Stored data entries
■ ■ ■ ■ ■ ■ ■

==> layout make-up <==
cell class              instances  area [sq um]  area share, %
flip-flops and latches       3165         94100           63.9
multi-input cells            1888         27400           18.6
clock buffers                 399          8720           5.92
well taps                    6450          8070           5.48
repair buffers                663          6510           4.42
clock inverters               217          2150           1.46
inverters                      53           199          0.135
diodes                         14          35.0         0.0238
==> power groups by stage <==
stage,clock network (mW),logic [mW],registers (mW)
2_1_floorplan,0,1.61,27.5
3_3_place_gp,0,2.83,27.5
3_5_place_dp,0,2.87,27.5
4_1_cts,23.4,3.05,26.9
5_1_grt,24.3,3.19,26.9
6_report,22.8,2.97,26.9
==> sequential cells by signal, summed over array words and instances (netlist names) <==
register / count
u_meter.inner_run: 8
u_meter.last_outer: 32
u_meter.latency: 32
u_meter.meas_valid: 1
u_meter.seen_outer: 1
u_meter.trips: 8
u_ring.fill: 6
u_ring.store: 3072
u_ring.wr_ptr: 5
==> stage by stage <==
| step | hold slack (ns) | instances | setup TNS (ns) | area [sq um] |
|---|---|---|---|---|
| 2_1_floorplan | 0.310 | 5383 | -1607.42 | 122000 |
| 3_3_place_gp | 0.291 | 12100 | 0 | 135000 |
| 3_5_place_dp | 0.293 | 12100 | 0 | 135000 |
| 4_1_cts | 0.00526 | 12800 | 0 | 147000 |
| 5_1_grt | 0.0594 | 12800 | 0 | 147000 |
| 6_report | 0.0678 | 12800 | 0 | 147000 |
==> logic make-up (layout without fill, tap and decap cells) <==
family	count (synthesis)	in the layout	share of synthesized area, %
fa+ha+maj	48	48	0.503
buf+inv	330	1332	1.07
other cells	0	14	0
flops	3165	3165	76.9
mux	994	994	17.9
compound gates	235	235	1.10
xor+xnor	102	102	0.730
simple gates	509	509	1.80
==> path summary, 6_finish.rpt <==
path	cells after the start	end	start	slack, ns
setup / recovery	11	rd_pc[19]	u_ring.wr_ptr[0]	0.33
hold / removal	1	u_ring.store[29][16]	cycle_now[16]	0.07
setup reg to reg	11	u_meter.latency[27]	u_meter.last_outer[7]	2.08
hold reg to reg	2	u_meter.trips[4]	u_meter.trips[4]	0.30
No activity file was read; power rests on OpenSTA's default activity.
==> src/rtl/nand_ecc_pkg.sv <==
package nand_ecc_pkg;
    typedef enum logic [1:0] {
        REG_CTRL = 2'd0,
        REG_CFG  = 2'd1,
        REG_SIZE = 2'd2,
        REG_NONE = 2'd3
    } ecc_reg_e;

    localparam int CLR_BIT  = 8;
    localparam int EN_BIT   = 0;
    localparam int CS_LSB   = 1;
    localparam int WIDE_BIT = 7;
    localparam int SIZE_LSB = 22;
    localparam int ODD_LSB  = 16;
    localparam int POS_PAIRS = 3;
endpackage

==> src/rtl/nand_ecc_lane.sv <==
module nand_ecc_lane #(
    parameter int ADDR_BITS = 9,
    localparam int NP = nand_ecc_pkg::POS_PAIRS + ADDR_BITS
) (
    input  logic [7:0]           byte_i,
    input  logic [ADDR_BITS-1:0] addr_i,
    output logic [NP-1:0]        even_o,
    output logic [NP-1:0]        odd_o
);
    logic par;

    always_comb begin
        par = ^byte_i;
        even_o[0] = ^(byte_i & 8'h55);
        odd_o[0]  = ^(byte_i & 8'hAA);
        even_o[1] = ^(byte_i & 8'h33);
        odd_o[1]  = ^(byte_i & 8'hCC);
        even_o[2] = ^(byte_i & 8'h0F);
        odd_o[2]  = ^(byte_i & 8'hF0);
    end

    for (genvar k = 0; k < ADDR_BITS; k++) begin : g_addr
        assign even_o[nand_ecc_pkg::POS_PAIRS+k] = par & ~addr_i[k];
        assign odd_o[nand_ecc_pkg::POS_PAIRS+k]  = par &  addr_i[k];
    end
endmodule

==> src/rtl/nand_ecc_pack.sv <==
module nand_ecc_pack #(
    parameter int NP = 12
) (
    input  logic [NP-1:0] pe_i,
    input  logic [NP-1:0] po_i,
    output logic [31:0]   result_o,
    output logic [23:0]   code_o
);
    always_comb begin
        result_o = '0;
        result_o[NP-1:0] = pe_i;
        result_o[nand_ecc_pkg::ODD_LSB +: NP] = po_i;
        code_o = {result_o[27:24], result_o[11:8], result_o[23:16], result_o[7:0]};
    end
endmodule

■ ■ ■ ■ ■ ■ ■

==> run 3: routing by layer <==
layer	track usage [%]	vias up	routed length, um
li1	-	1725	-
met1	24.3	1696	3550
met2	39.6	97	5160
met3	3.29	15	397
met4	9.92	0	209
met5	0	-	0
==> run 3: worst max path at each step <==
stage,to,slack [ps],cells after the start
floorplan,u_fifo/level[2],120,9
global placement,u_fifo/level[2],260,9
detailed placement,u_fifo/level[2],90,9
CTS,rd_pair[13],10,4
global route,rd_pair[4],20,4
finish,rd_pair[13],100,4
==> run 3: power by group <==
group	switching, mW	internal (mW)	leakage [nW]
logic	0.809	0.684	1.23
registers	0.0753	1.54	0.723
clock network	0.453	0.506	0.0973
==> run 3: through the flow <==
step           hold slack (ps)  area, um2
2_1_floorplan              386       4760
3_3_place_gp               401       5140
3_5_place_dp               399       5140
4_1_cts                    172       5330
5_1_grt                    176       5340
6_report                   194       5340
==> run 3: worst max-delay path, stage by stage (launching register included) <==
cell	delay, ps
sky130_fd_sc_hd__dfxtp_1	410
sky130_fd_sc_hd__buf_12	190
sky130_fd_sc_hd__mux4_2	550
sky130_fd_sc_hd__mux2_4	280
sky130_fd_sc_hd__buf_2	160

■ ■ ■ ■ ■ ■ ■

> _The task_: Tell how many lines in the records above contain "flops", giving the number and no other words.

> _Written response_: 2